I, ashamedly took valium, because I knew my partner wouldn't cope, seeing me in that state. He came back as it was ending and was still freaked out.
I "zonked out" and have been all today.
It's very, very hot and humid here.
Luckily, he's working today. He's been constantly overextended for weeks and his shortness of patience was not something I could cope with. Bunch of other triggery and stress factors came into the "flashback" episode, including the neighbor, his friend, which I can't mention to him, because he will be irritated and intolerant towards me about it, which is one of the factors too.
He spent all evening on a mission for her.
I'm definitely not going to be able to escape to a uni room either and looking at what was required has put me off going back to my degree entirely. Way too corporatey and exploitative, with no real advantage, for me, for the costs involved, so I may be finished with my plans to finish my degree. For now, at least.
After the "flashback" I'm not sure how I'll go staying out of hospital, next year.
I did have a good day at home, the day before yesterday, just, purely being domestic, and got a haircut, which I like, yesterday. I've been to a hairdressers,about five times in my entire life.

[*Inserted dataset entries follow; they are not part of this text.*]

File: src/hw/rtl/tssp_pkg.sv
// shared types and constants for the station stop profiler
// no dependencies
package tssp_pkg;

    localparam logic [1:0] MODE_MOVING   = 2'd0;
    localparam logic [1:0] MODE_APPROACH = 2'd1;
    localparam logic [1:0] MODE_STOPPED  = 2'd2;

    localparam logic ACTION_TICK = 1'b0;
    localparam logic ACTION_LOAD = 1'b1;

    // arrival window, 100 cm in Q24.8
    localparam logic signed [33:0] ARRIVE_DIST = 34'sd25600;

    localparam int DIV_STEPS = 48;

    localparam logic [2:0] REG_SPEED_LIMIT    = 3'd0;
    localparam logic [2:0] REG_ACCEL_RATE     = 3'd1;
    localparam logic [2:0] REG_BRAKE_LIMIT    = 3'd2;
    localparam logic [2:0] REG_DWELL_TIME     = 3'd3;
    localparam logic [2:0] REG_APPROACH_RANGE = 3'd4;
    localparam logic [2:0] REG_TRACK_LENGTH   = 3'd5;
    localparam logic [2:0] REG_STATION_COUNT  = 3'd6;

    typedef struct packed {
        logic        action;
        logic [15:0] delta_time;
        logic [3:0]  station_slot;
        logic [31:0] station_position;
    } t_in;

    typedef struct packed {
        logic [31:0] position;
        logic [23:0] speed;
        logic [1:0]  mode;
        logic [4:0]  next_station;
    } t_out;

    typedef struct packed {
        logic [23:0] speed_limit;
        logic [15:0] accel_rate;
        logic [15:0] brake_limit;
        logic [23:0] dwell_time;
        logic [31:0] approach_range;
        logic [31:0] track_length;
        logic [4:0]  station_count;
    } t_cfg;

    typedef struct packed {
        logic latch;
        logic load_wr;
        logic dwell;
        logic mul_acc;
        logic acc;
        logic mul_pos;
        logic pos;
        logic rd;
        logic dist_ld;
        logic mode_upd;
        logic div_init;
        logic div_step;
        logic mul_dec;
        logic brake;
        logic arrive;
        logic out_load;
    } t_cmd;

    typedef struct packed {
        logic is_load;
        logic is_stopped;
        logic pending;
        logic approach_now;
        logic dist_pos;
        logic div_last;
    } t_sts;

endpackage

File: src/hw/rtl/tssp_ctrl.sv
// sequencer for one transaction at a time, plus the output valid flag
// depends on tssp_pkg
module tssp_ctrl (
    input  logic            i_clk,
    input  logic            i_rst_n,
    input  logic            i_in_valid,
    output logic            o_in_stall,
    output logic            o_out_valid,
    input  logic            i_out_stall,
    input  tssp_pkg::t_sts  i_sts,
    output tssp_pkg::t_cmd  o_cmd
);
    localparam logic [3:0] S_IDLE  = 4'd0;
    localparam logic [3:0] S_DEC   = 4'd1;
    localparam logic [3:0] S_MULA  = 4'd2;
    localparam logic [3:0] S_ACC   = 4'd3;
    localparam logic [3:0] S_MULP  = 4'd4;
    localparam logic [3:0] S_POS   = 4'd5;
    localparam logic [3:0] S_RD    = 4'd6;
    localparam logic [3:0] S_DIST  = 4'd7;
    localparam logic [3:0] S_MODE  = 4'd8;
    localparam logic [3:0] S_DIV   = 4'd9;
    localparam logic [3:0] S_MULD  = 4'd10;
    localparam logic [3:0] S_BRK   = 4'd11;
    localparam logic [3:0] S_ARR   = 4'd12;
    localparam logic [3:0] S_OUT   = 4'd13;

    logic [3:0] r_state, n_state;
    logic       r_out_valid;
    logic       w_out_free;

    assign o_in_stall  = (r_state != S_IDLE);
    assign o_out_valid = r_out_valid;
    assign w_out_free  = !r_out_valid || !i_out_stall;

    always_comb begin
        n_state = r_state;
        o_cmd   = '0;
        unique case (r_state)
            S_IDLE: begin
                o_cmd.latch = i_in_valid;
                if (i_in_valid) n_state = S_DEC;
            end
            S_DEC: begin
                if (i_sts.is_load) begin
                    o_cmd.load_wr = 1'b1;
                    n_state = S_OUT;
                end else if (i_sts.is_stopped) begin
                    o_cmd.dwell = 1'b1;
                    n_state = S_OUT;
                end else begin
                    n_state = S_MULA;
                end
            end
            S_MULA: begin
                o_cmd.mul_acc = 1'b1;
                n_state = S_ACC;
            end
            S_ACC: begin
                o_cmd.acc = 1'b1;
                n_state = S_MULP;
            end
            S_MULP: begin
                o_cmd.mul_pos = 1'b1;
                n_state = S_POS;
            end
            S_POS: begin
                o_cmd.pos = 1'b1;
                n_state = S_RD;
            end
            S_RD: begin
                o_cmd.rd = 1'b1;
                n_state = i_sts.pending ? S_DIST : S_OUT;
            end
            S_DIST: begin
                o_cmd.dist_ld = 1'b1;
                n_state = S_MODE;
            end
            S_MODE: begin
                o_cmd.mode_upd = 1'b1;
                if (!i_sts.approach_now) begin
                    n_state = S_OUT;
                end else if (i_sts.dist_pos) begin
                    o_cmd.div_init = 1'b1;
                    n_state = S_DIV;
                end else begin
                    n_state = S_ARR;
                end
            end
            S_DIV: begin
                o_cmd.div_step = 1'b1;
                if (i_sts.div_last) n_state = S_MULD;
            end
            S_MULD: begin
                o_cmd.mul_dec = 1'b1;
                n_state = S_BRK;
            end
            S_BRK: begin
                o_cmd.brake = 1'b1;
                n_state = S_ARR;
            end
            S_ARR: begin
                o_cmd.arrive = 1'b1;
                n_state = S_OUT;
            end
            S_OUT: begin
                o_cmd.out_load = w_out_free;
                if (w_out_free) n_state = S_IDLE;
            end
            default: n_state = S_IDLE;
        endcase
    end

    always_ff @(posedge i_clk) begin
        if (!i_rst_n) begin
            r_state     <= S_IDLE;
            r_out_valid <= 1'b0;
        end else begin
            r_state <= n_state;
            if (o_cmd.out_load) r_out_valid <= 1'b1;
            else if (!i_out_stall) r_out_valid <= 1'b0;
        end
    end
endmodule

I have curly hair. But it's not 'fro curls. It's just messy does-it's-own-thing, ringlety-curly hair.
I slept most of today and it's after 3 now.

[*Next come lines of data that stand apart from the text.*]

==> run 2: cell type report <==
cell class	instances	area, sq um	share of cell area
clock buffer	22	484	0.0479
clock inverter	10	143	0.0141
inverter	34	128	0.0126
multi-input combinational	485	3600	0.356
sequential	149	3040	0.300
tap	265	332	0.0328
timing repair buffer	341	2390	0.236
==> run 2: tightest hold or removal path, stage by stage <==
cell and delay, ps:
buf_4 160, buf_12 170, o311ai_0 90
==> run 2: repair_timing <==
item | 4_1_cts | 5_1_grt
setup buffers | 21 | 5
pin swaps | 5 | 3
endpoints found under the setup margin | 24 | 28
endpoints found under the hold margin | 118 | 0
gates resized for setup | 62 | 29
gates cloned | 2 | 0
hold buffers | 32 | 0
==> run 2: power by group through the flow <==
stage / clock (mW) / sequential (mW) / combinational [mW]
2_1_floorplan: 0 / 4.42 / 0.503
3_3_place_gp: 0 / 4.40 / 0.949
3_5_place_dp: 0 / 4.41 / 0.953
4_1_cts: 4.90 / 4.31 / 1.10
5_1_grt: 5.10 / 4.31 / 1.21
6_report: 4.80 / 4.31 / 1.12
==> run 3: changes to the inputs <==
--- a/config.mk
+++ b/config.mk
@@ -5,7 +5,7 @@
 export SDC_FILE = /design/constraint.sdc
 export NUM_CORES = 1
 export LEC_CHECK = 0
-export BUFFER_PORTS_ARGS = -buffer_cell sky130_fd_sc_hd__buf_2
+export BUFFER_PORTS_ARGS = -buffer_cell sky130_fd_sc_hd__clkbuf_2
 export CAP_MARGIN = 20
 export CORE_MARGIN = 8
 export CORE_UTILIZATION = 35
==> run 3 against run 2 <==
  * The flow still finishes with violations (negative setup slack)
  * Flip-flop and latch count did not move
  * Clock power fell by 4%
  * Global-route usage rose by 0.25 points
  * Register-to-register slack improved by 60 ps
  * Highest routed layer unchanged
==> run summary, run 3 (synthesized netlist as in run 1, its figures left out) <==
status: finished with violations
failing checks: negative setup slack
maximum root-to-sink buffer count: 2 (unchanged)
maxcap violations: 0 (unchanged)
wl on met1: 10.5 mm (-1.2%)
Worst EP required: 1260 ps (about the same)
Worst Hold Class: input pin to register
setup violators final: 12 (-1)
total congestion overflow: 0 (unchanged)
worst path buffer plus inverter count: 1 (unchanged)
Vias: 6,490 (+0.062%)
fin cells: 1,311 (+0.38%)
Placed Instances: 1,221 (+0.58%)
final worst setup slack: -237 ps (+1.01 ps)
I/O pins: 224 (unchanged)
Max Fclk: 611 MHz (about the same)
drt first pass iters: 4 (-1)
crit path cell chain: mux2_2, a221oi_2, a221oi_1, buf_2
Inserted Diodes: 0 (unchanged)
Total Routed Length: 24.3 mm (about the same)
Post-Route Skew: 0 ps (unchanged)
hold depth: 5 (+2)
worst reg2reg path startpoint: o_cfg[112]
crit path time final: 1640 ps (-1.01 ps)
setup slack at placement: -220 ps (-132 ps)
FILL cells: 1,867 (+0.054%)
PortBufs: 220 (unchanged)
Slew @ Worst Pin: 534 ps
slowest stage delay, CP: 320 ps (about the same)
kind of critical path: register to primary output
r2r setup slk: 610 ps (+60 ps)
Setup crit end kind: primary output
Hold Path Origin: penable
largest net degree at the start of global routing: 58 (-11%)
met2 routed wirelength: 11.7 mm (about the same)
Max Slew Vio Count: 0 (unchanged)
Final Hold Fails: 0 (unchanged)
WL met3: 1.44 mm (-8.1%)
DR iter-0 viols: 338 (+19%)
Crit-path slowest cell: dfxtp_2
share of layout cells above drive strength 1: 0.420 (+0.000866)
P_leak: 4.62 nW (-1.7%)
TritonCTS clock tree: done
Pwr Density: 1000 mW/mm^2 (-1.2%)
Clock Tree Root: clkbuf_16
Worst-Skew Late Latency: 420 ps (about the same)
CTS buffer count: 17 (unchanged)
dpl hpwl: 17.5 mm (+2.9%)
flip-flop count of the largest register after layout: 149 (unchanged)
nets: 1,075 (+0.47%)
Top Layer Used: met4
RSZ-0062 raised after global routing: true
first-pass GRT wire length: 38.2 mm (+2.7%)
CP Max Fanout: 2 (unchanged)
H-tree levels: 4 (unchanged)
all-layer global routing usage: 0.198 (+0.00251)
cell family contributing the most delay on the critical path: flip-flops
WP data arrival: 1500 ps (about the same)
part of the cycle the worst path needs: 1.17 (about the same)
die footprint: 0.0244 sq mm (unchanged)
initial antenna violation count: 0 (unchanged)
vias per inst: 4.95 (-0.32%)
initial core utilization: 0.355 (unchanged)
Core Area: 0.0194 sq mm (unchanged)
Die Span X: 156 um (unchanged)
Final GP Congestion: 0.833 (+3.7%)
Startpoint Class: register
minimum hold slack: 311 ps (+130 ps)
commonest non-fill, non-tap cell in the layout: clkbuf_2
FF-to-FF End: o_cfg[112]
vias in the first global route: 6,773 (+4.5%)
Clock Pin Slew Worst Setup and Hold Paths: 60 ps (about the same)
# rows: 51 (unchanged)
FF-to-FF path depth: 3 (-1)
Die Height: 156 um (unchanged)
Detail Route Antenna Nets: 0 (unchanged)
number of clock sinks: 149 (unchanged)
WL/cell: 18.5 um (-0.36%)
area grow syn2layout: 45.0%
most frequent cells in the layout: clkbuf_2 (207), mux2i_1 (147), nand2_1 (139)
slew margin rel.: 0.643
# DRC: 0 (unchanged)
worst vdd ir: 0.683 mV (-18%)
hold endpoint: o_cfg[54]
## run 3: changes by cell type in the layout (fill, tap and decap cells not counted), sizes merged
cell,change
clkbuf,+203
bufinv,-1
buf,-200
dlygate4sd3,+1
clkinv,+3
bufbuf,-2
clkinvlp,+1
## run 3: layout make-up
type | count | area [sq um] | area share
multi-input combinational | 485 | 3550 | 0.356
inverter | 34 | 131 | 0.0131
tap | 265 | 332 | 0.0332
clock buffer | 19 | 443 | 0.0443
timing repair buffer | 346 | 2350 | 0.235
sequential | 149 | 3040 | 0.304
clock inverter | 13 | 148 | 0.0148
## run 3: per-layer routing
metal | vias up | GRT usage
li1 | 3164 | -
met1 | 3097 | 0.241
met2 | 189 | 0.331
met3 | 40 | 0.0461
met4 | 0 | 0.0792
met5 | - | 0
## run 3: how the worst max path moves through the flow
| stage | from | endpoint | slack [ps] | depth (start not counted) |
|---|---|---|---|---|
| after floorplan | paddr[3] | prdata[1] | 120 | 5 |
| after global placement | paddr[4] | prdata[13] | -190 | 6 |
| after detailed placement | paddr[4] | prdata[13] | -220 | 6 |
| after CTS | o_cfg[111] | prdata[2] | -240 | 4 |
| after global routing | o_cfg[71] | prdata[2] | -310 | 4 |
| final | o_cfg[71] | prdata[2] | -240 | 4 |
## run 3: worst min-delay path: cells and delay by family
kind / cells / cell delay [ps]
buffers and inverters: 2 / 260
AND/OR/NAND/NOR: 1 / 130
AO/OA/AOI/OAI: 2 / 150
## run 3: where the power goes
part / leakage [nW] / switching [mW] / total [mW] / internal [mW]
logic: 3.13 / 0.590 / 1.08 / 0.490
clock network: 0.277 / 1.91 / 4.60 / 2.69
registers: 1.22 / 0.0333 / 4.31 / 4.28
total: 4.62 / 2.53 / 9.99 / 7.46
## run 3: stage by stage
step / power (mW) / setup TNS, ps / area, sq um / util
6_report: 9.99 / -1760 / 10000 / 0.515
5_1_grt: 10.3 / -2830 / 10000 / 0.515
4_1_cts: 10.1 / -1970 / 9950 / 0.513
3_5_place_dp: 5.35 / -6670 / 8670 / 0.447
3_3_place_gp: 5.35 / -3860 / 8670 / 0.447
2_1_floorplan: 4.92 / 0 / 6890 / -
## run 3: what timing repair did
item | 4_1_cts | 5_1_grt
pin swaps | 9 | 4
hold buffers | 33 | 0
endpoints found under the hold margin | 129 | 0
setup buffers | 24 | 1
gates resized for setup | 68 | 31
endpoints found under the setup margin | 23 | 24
$ cat src/sv/assert_macros.svh
// assertion helpers used by the rtl
`ifndef ASSERT_MACROS_SVH
`define ASSERT_MACROS_SVH

// concurrent check on aclk, off while aresetn is low
`define ABB_ASSERT(label, prop, msg) \
    label: assert property (@(posedge aclk) disable iff (!aresetn) prop) \
        else $error(msg);

// concurrent check on aclk that also holds during reset
`define ABB_ASSERT_ALWAYS(label, prop, msg) \
    label: assert property (@(posedge aclk) prop) else $error(msg);

`endif

$ cat src/sv/abb_pkg.sv
package abb_pkg;

    // largest frame dimension and the widths that follow from it
    localparam int MAX_DIM = 4096;
    localparam int POS_W   = $clog2(MAX_DIM);
    localparam int DIM_W   = POS_W + 1;

    localparam int PIX_W   = 32;
    localparam int THR_W   = 8;
    localparam int SHIFT_W = 5;
    localparam int LOSS_W  = 3;

    // configuration port
    localparam int CFG_ADDR_W = 3;
    localparam int CFG_DATA_W = 32;

    localparam logic [CFG_ADDR_W-1:0] REG_FRAME_WIDTH     = 3'd0;
    localparam logic [CFG_ADDR_W-1:0] REG_FRAME_HEIGHT    = 3'd1;
    localparam logic [CFG_ADDR_W-1:0] REG_X_MARGIN        = 3'd2;
    localparam logic [CFG_ADDR_W-1:0] REG_Y_MARGIN        = 3'd3;
    localparam logic [CFG_ADDR_W-1:0] REG_ALPHA_MASK      = 3'd4;
    localparam logic [CFG_ADDR_W-1:0] REG_ALPHA_SHIFT     = 3'd5;
    localparam logic [CFG_ADDR_W-1:0] REG_ALPHA_LOSS      = 3'd6;
    localparam logic [CFG_ADDR_W-1:0] REG_ALPHA_THRESHOLD = 3'd7;

    // register reset values
    localparam logic [DIM_W-1:0]   RST_FRAME_WIDTH  = DIM_W'(640);
    localparam logic [DIM_W-1:0]   RST_FRAME_HEIGHT = DIM_W'(480);
    localparam logic [POS_W-1:0]   RST_X_MARGIN     = '0;
    localparam logic [POS_W-1:0]   RST_Y_MARGIN     = '0;
    localparam logic [PIX_W-1:0]   RST_ALPHA_MASK   = 32'hFF00_0000;
    localparam logic [SHIFT_W-1:0] RST_ALPHA_SHIFT  = 5'd24;
    localparam logic [LOSS_W-1:0]  RST_ALPHA_LOSS   = '0;
    localparam logic [THR_W-1:0]   RST_ALPHA_THRESH = '0;

    // zero maps to one, anything above the limit maps to the limit
    function automatic logic [DIM_W-1:0] clamp_dim(input logic [DIM_W-1:0] d);
        logic [DIM_W-1:0] r;
        if (d == '0) begin
            r = DIM_W'(1);
        end else if (d > DIM_W'(MAX_DIM)) begin
            r = DIM_W'(MAX_DIM);
        end else begin
            r = d;
        end
        return r;
    endfunction

endpackage

$ cat src/sv/alpha_bounding_box_unit.sv
// Opaque pixel bounding box.
// Pixels of one frame enter on s_pixel in raster order with s_valid/s_ready;
// the block counts columns and rows itself. A pixel whose alpha
// ((pixel & mask) >> shift) << loss is above the threshold and that lies
// inside the margin region widens the box. One result per frame leaves on
// the m_ channel after the frame's last pixel: origin, size and found flag.
// Throughput is one pixel per cycle while s_ready is high. After the last
// pixel is taken, it sits in the input register and the evaluation logic
// behind it loads the result register, which drives m_valid, once free.
// If the receiver holds m_ready low, the result stays in the result register
// and pixels keep flowing until the next frame's last pixel, which waits in
// the input register; s_ready then falls until the result is taken.
// Configuration goes through cfg_we/cfg_addr/cfg_wdata, one register per
// cycle, no wait states. Synchronous active-low aresetn restores register
// defaults (640x480, no margins, alpha in bits 31:24, threshold 0) and
// starts a fresh frame with both channels empty.
module alpha_bounding_box_unit
    import abb_pkg::*;
(
    input  logic                  aclk,
    input  logic                  aresetn,

    input  logic                  cfg_we,
    input  logic [CFG_ADDR_W-1:0] cfg_addr,
    input  logic [CFG_DATA_W-1:0] cfg_wdata,

    input  logic                  s_valid,
    output logic                  s_ready,
    input  logic [PIX_W-1:0]      s_pixel,

    output logic                  m_valid,
    input  logic                  m_ready,
    output logic [POS_W-1:0]      m_box_x,
    output logic [POS_W-1:0]      m_box_y,
    output logic [DIM_W-1:0]      m_box_width,
    output logic [DIM_W-1:0]      m_box_height,
    output logic                  m_found
);

    `include "assert_macros.svh"

    // configuration registers
    logic [DIM_W-1:0]   frame_width_reg;
    logic [DIM_W-1:0]   frame_height_reg;
    logic [POS_W-1:0]   x_margin_reg;
    logic [POS_W-1:0]   y_margin_reg;
    logic [PIX_W-1:0]   alpha_mask_reg;
    logic [SHIFT_W-1:0] alpha_shift_reg;
    logic [LOSS_W-1:0]  alpha_loss_reg;
    logic [THR_W-1:0]   alpha_threshold_reg;

    // input stage
    logic               in_valid_reg;
    logic [PIX_W-1:0]   pixel_reg;

    // frame scan state
    logic [POS_W-1:0]   column_count_reg, column_count_next;
    logic [POS_W-1:0]   row_count_reg, row_count_next;
    logic [POS_W-1:0]   least_column_reg, least_column_next;
    logic [POS_W-1:0]   greatest_column_reg, greatest_column_next;
    logic [POS_W-1:0]   least_row_reg, least_row_next;
    logic [POS_W-1:0]   greatest_row_reg, greatest_row_next;
    logic               any_opaque_reg, any_opaque_next;

    // result stage
    logic               out_valid_reg;
    logic [POS_W-1:0]   box_x_reg, box_x_next;
    logic [POS_W-1:0]   box_y_reg, box_y_next;
    logic [DIM_W-1:0]   box_width_reg, box_width_next;
    logic [DIM_W-1:0]   box_height_reg, box_height_next;
    logic               found_reg, found_next;

    logic [DIM_W-1:0]   width_eff;
    logic [DIM_W-1:0]   height_eff;
    logic [PIX_W-1:0]   alpha;
    logic               opaque;
    logic               in_region;
    logic               hit;
    logic               row_end;
    logic               frame_end;
    logic               out_free;
    logic               advance;

    // configuration writes
    always_ff @(posedge aclk) begin
        if (!aresetn) begin
            frame_width_reg     <= RST_FRAME_WIDTH;
            frame_height_reg    <= RST_FRAME_HEIGHT;
            x_margin_reg        <= RST_X_MARGIN;
            y_margin_reg        <= RST_Y_MARGIN;
            alpha_mask_reg      <= RST_ALPHA_MASK;
            alpha_shift_reg     <= RST_ALPHA_SHIFT;
            alpha_loss_reg      <= RST_ALPHA_LOSS;
            alpha_threshold_reg <= RST_ALPHA_THRESH;
        end else if (cfg_we) begin
            unique case (cfg_addr)
                REG_FRAME_WIDTH:     frame_width_reg     <= cfg_wdata[DIM_W-1:0];
                REG_FRAME_HEIGHT:    frame_height_reg    <= cfg_wdata[DIM_W-1:0];
                REG_X_MARGIN:        x_margin_reg        <= cfg_wdata[POS_W-1:0];
                REG_Y_MARGIN:        y_margin_reg        <= cfg_wdata[POS_W-1:0];
                REG_ALPHA_MASK:      alpha_mask_reg      <= cfg_wdata[PIX_W-1:0];
                REG_ALPHA_SHIFT:     alpha_shift_reg     <= cfg_wdata[SHIFT_W-1:0];
                REG_ALPHA_LOSS:      alpha_loss_reg      <= cfg_wdata[LOSS_W-1:0];
                REG_ALPHA_THRESHOLD: alpha_threshold_reg <= cfg_wdata[THR_W-1:0];
                default: ;
            endcase
        end
    end

    // pixel classification and position checks
    always_comb begin
        width_eff  = clamp_dim(frame_width_reg);
        height_eff = clamp_dim(frame_height_reg);
        alpha      = ((pixel_reg & alpha_mask_reg) >> alpha_shift_reg) << alpha_loss_reg;
        opaque     = alpha > PIX_W'(alpha_threshold_reg);
        in_region  = (column_count_reg >= x_margin_reg)
                  && (({1'b0, column_count_reg} + {1'b0, x_margin_reg}) < width_eff)
                  && (row_count_reg >= y_margin_reg)
                  && (({1'b0, row_count_reg} + {1'b0, y_margin_reg}) < height_eff);
        hit        = in_region && opaque;
        row_end    = ({1'b0, column_count_reg} + DIM_W'(1)) >= width_eff;
        frame_end  = row_end && (({1'b0, row_count_reg} + DIM_W'(1)) >= height_eff);
    end

    // handshake: the last pixel of a frame waits for a free result register
    assign out_free = !out_valid_reg || m_ready;
    assign advance  = in_valid_reg && (!frame_end || out_free);
    assign s_ready  = !in_valid_reg || advance;

    // scan state and result update
    always_comb begin
        least_column_next    = least_column_reg;
        greatest_column_next = greatest_column_reg;
        least_row_next       = least_row_reg;
        greatest_row_next    = greatest_row_reg;
        any_opaque_next      = any_opaque_reg;
        column_count_next    = column_count_reg;
        row_count_next       = row_count_reg;

        // widen the box
        if (hit) begin
            if (!any_opaque_reg) begin
                least_column_next    = column_count_reg;
                greatest_column_next = column_count_reg;
                least_row_next       = row_count_reg;
                greatest_row_next    = row_count_reg;
                any_opaque_next      = 1'b1;
            end else begin
                if (column_count_reg < least_column_reg) begin
                    least_column_next = column_count_reg;
                end
                if (column_count_reg > greatest_column_reg) begin
                    greatest_column_next = column_count_reg;
                end
                if (row_count_reg < least_row_reg) begin
                    least_row_next = row_count_reg;
                end
                if (row_count_reg > greatest_row_reg) begin
                    greatest_row_next = row_count_reg;
                end
            end
        end

        // result from the updated box
        if (any_opaque_next) begin
            box_x_next      = least_column_next;
            box_y_next      = least_row_next;
            box_width_next  = {1'b0, greatest_column_next} - {1'b0, least_column_next}
                            + DIM_W'(1);
            box_height_next = {1'b0, greatest_row_next} - {1'b0, least_row_next}
                            + DIM_W'(1);
            found_next      = 1'b1;
        end else begin
            box_x_next      = x_margin_reg;
            box_y_next      = y_margin_reg;
            box_width_next  = '0;
            box_height_next = '0;
            found_next      = 1'b0;
        end

        // raster position, frame end clears the scan state
        if (!row_end) begin
            column_count_next = column_count_reg + POS_W'(1);
        end else if (!frame_end) begin
            column_count_next = '0;
            row_count_next    = row_count_reg + POS_W'(1);
        end else begin
            column_count_next    = '0;
            row_count_next       = '0;
            least_column_next    = '0;
            greatest_column_next = '0;
            least_row_next       = '0;
            greatest_row_next    = '0;
            any_opaque_next      = 1'b0;
        end
    end

    // input register
    always_ff @(posedge aclk) begin
        if (!aresetn) begin
            in_valid_reg <= 1'b0;
        end else if (s_ready) begin
            in_valid_reg <= s_valid;
        end
    end

    always_ff @(posedge aclk) begin
        if (s_ready && s_valid) begin
            pixel_reg <= s_pixel;
        end
    end

    // scan state registers
    always_ff @(posedge aclk) begin
        if (!aresetn) begin
            column_count_reg    <= '0;
            row_count_reg       <= '0;
            least_column_reg    <= '0;
            greatest_column_reg <= '0;
            least_row_reg       <= '0;
            greatest_row_reg    <= '0;
            any_opaque_reg      <= 1'b0;
        end else if (advance) begin
            column_count_reg    <= column_count_next;
            row_count_reg       <= row_count_next;
            least_column_reg    <= least_column_next;
            greatest_column_reg <= greatest_column_next;
            least_row_reg       <= least_row_next;
            greatest_row_reg    <= greatest_row_next;
            any_opaque_reg      <= any_opaque_next;
        end
    end

    // result register
    always_ff @(posedge aclk) begin
        if (!aresetn) begin
            out_valid_reg <= 1'b0;
        end else if (advance && frame_end) begin
            out_valid_reg <= 1'b1;
        end else if (m_ready) begin
            out_valid_reg <= 1'b0;
        end
    end

    always_ff @(posedge aclk) begin
        if (advance && frame_end) begin
            box_x_reg      <= box_x_next;
            box_y_reg      <= box_y_next;
            box_width_reg  <= box_width_next;
            box_height_reg <= box_height_next;
            found_reg      <= found_next;
        end
    end

    assign m_valid      = out_valid_reg;
    assign m_box_x      = box_x_reg;
    assign m_box_y      = box_y_reg;
    assign m_box_width  = box_width_reg;
    assign m_box_height = box_height_reg;
    assign m_found      = found_reg;

    // checks
    `ABB_ASSERT(a_empty_box, out_valid_reg && !found_reg |-> box_width_reg == '0 && box_height_reg == '0, "empty result with nonzero size")
    `ABB_ASSERT(a_found_box, out_valid_reg && found_reg |-> box_width_reg != '0 && box_height_reg != '0, "found result with zero size")
    `ABB_ASSERT(a_box_order, any_opaque_reg |-> least_column_reg <= greatest_column_reg && least_row_reg <= greatest_row_reg, "box bounds out of order")
    `ABB_ASSERT_ALWAYS(a_no_overrun, out_valid_reg && !m_ready && advance |-> !frame_end, "result overwritten before transfer")

endmodule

Part of me feels disappointed about that and part resigned. I feel numb inside. Apathetic. Part of me just accepts that I broke myself; pushed myself too hard, all those babies, all that stress, not realizing I was autistic until recently.
So I have to accept my brain overloads, I go into meltdown or shutdown. I can't really afford to, but I do, it's just what happens.
I'm really struggling. Yesterday's meltdown flashback had me feeling borderliney, I realise I used to be like that a lot of the time and now, only occasionally. I don't know how I survived it, or if I could survive every episode, but my children being taken into account means that I can never act on the self destruct or self harm feelings. I haven't been able to since I had children.
Self harm feels like an indulgence I can't afford, but I've done other stuff to f*ck my life up covertly, I guess. Food abuse, in particular, always a big one for me.
Luckily, in general, I prefer to eat healthily.
Today I cooked brown rice, fried some curried sunflower seeds and sesame seeds, poached eggs and added kimchi, fresh tomato, spring onions, rocket leaves, chapotle sauce , my own salad dressing mix with olive oil, Himalayan salt, pepper, chilli vinegar, and cayenne pepper and red onion. Yum. All in with the rice of course.
That was all I've been able to do today.
Couldn't even do any mothering, yet, my kid just started holidays.
He is thirteen though.
gots to say @mumstheword i'm looking forward to that sweet sweet heat during my trip to Aus. i'm a turtle but also a lizard when it comes to the sun:) i hear you though and i'm sending a breeze from London
sorry to hear you're struggling/feeling quite challenged at the moment. do you sense it is the after effects of being in treatment?
must say i read that you have your head on, focused, gentle, taking care. maybe just more rest?